__EXERCISE__:
Where the records below show a line containing "export CAP_MARGIN = 20", start copying; end with the line containing "create_clock -name core_clock -period 33.0", and copy it too.
━━━━━ DATASET
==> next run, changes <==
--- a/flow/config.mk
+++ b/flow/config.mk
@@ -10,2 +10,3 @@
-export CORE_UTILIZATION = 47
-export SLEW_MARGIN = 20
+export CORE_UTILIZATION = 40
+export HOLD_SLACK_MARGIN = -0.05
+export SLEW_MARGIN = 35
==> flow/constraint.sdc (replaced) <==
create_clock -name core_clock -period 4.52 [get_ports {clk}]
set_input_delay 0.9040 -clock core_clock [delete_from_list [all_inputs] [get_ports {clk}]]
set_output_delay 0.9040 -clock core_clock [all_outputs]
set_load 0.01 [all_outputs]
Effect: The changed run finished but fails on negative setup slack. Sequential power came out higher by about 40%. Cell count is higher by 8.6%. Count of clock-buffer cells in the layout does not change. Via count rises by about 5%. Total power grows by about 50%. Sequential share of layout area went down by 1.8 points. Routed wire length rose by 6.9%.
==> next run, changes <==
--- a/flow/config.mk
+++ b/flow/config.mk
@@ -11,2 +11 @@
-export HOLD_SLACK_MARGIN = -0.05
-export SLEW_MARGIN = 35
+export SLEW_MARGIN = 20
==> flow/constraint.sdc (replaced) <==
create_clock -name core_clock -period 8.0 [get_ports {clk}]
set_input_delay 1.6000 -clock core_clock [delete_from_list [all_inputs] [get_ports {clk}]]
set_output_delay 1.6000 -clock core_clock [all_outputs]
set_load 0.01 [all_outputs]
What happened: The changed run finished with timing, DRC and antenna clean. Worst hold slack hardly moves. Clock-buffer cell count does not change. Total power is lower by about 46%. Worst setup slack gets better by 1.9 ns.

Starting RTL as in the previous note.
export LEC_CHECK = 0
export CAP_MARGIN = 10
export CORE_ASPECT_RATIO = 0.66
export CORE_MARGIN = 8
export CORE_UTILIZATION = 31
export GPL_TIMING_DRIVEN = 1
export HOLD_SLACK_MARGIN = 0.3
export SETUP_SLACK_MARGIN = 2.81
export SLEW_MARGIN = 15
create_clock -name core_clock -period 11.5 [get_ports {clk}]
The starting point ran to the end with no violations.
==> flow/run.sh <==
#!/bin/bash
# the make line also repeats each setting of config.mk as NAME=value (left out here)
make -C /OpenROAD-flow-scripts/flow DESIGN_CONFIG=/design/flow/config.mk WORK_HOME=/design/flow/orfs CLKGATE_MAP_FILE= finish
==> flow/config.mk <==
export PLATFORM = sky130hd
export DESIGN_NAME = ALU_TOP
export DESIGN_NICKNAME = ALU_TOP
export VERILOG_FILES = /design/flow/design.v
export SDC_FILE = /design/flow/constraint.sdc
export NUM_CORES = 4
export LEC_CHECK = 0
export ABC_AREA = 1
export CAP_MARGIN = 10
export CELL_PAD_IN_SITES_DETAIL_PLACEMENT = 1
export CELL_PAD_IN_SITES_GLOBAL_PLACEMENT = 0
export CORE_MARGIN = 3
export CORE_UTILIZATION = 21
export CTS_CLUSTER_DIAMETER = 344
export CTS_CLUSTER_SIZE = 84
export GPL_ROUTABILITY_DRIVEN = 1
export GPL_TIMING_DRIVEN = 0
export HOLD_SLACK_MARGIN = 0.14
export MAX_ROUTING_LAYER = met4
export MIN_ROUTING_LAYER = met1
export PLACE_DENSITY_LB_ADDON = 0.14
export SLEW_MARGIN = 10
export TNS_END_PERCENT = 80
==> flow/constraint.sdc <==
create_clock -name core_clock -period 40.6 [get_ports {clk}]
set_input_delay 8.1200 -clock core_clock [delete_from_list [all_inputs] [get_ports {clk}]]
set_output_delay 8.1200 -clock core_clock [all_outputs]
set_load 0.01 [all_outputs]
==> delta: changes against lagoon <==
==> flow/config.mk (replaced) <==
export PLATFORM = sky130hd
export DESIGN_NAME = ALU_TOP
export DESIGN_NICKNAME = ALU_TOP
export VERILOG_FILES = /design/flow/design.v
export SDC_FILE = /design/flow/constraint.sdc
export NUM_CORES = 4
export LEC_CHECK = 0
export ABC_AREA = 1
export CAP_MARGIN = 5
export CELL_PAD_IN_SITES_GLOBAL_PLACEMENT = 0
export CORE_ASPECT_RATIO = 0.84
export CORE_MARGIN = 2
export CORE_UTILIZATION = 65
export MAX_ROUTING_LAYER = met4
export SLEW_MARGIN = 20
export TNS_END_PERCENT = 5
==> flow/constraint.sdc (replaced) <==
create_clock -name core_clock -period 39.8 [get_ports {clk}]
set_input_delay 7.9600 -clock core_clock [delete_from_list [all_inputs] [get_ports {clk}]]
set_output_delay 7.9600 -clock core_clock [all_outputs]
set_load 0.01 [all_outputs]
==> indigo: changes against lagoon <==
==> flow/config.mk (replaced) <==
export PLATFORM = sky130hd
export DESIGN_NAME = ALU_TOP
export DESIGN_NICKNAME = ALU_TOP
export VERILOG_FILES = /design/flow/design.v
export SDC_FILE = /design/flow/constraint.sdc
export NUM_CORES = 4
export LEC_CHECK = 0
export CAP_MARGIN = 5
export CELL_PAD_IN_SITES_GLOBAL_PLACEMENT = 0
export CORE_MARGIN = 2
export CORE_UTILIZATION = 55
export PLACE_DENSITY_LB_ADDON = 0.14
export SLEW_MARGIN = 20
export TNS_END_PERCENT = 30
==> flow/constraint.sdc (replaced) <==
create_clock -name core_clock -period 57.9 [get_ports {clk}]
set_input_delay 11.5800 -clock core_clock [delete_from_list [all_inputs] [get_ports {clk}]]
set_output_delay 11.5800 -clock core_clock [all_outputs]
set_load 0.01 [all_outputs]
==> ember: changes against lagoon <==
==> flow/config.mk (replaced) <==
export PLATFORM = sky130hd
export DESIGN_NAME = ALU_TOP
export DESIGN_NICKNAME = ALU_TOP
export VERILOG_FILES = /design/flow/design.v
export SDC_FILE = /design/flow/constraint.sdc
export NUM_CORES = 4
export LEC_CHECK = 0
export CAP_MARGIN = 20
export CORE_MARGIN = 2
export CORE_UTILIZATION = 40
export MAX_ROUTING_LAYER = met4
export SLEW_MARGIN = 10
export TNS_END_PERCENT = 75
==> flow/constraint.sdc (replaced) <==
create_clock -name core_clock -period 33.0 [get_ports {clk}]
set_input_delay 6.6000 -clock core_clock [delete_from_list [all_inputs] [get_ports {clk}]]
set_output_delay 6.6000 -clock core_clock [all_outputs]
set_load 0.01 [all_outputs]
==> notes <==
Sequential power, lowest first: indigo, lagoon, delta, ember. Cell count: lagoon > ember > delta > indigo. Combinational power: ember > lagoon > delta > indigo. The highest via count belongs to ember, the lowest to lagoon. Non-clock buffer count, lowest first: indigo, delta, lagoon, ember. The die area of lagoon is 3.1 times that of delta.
== lagoon ==
==> flow/design.v (excerpt) <==
module  CONV(
	input		clk,
	input		reset,
	output	reg	busy,	
	input		ready,	
	output	reg [11:0]	iaddr,
	input	signed [19:0] idata,	
	output	 reg cwr,
	output	 reg [11:0]	caddr_wr,
	output	 reg [19:0]	cdata_wr,
	output	 reg	crd,
	output	 reg [11:0]	caddr_rd,
	input	 [19:0]	cdata_rd,
	output reg 	[2:0] 	csel
	);
Settings: LEC_CHECK=0, CAP_MARGIN=20, CORE_MARGIN=2, CORE_UTILIZATION=72, MAX_ROUTING_LAYER=met4, PLACE_DENSITY_LB_ADDON=0.08, SETUP_SLACK_MARGIN=1.38, SLEW_MARGIN=20; clock period 8.27 ns.
run.sh (not shown) runs the stock make flow with config.mk's settings and CLKGATE_MAP_FILE=.
lagoon never completed; the flow aborted with a tool error in 5_1_grt.
### lagoon -> amber
Settings: TNS_END_PERCENT: unset -> 5; MAX_ROUTING_LAYER: met4 -> unset; the clock period (ns, I/O delays scaled along): 8.27 -> 8.28.
## What came out
amber finished every stage and its layout cleared the timing, DRC and antenna checks. On count of pins on the block boundary, amber and lagoon are neck and neck. Re compound-cell area share of the yosys netlist: no difference whatsoever between lagoon and amber. Comparing lagoon against amber, there is no change at all in clock tree buffer depth. There was hardly any difference in post-placement cell area between lagoon and amber. Number of core rows: amber vs lagoon identical. Post-placement cell count is lower on lagoon. lagoon -> amber: count of distinct cell types in the synthesized netlist delta 0, exact match. In amber relative to lagoon, number of gates resized after CTS had gone down by more than a quarter. For the weighted congestion reported at the end of routability-driven placement, amber came in about 2.2% higher than lagoon did. Going from lagoon to amber, number of buffers added by the clock tree synthesis step shrank by more than 10%. lagoon has higher post-place setup slack than amber.
Input changes introduced in quartz (baseline for comparison: amber):
Settings: TNS_END_PERCENT no longer set, was 5; CTS_CLUSTER_DIAMETER now 393, previously not set; ABC_AREA now 1, previously not set; PLACE_DENSITY_LB_ADDON no longer set, was 0.08; SETUP_SLACK_MARGIN no longer set, was 1.38; the clock period (ns, I/O delays scaled along) now 7.83, was 8.28.
### Flow results
Re post-synthesis mux area share: quartz is 1.2 points down on amber.
Changes observed in quartz relative to amber: number of buffers inserted to repair setup after CTS -11; final HPWL from detailed placement rose by about 22%; number of nets at floorplan now sits higher.
AND-OR/OR-AND share of the synthesized area (quartz over amber): decrease, 2.2 points
Measured against amber, the number of distinct library cell variants in the gate-level netlist after synthesis of quartz comes out at 0.67 times the reference value.
Diff amber -> quartz: proportion of synthesized chip area in sequential cells saw a decrease, simple-gate area share of the yosys netlist saw an increase, chip area estimate from yosys synthesis saw an increase.
For quartz, the flow was terminated by a tool error in 5_1_grt and produced no final design.
Modified inputs, indigo compared to quartz
Settings: CTS_CLUSTER_DIAMETER removed (was 393); PLACE_DENSITY_LB_ADDON newly set to 0.19; the clock period (ns, I/O delays scaled along) changed from 7.83 to 6.41.
==> results <==
Flow for indigo halted at 5_1_grt, error code GRT-0116. Comparing indigo against quartz, there is no change at all in buffer levels on the longest clock path. As far as sequential area share after synthesis goes, indigo and quartz are indistinguishable; the numbers are identical. The pre-CTS setup slack reported for indigo is smaller than that of quartz by 0.86 ns.
--- input diff indigo..sierra ---
Settings: PLACE_DENSITY_LB_ADDON: 0.19 -> unset; ABC_AREA: 1 -> unset; PLACE_DENSITY: unset -> 0.39; the clock period (ns, I/O delays scaled along): 6.41 -> 9.05.
==> results <==
indigo -> sierra: cell area reported after detailed placement decreased by a little under 10%
The die area of sierra was superior to that of indigo.
Among indigo and sierra, the run that stopped before the end is indigo, and it is the only one.
Lower number of gates resized after CTS goes to sierra over indigo.
sierra reports a lower count of mapped cells out of synthesis than indigo does.
Input-level comparison between ember and sierra:
Settings: PLACE_DENSITY no longer set, was 0.39; CORE_UTILIZATION now 40, was 72; the clock period (ns, I/O delays scaled along) now 9.25, was 9.05.
--- outcome ---
sierra has a higher fraction of the cycle the final worst path needs than ember. Diff ember and sierra: initial cell density of the core lower in ember. Proportion of synthesized chip area in sequential cells: sierra vs ember identical. Summary — core area, ember relative to sierra: higher, by about 80%. [ember] count of clock-net buffers in the final layout rose 5 relative to sierra. When the final numbers for ember and sierra were put side by side, the length of routed wiring on met1 turned out to be smaller in sierra. Between ember and sierra, non-clock buffer count is higher for sierra, ember comes in under that. Relative to sierra, the met2 routing resource usage after global routing of ember is lower by 30 points.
━━━━━━━━━━
__EXERCISE RESULT__:
export CAP_MARGIN = 20
export CORE_MARGIN = 2
export CORE_UTILIZATION = 40
export MAX_ROUTING_LAYER = met4
export SLEW_MARGIN = 10
export TNS_END_PERCENT = 75
==> flow/constraint.sdc (replaced) <==
create_clock -name core_clock -period 33.0 [get_ports {clk}]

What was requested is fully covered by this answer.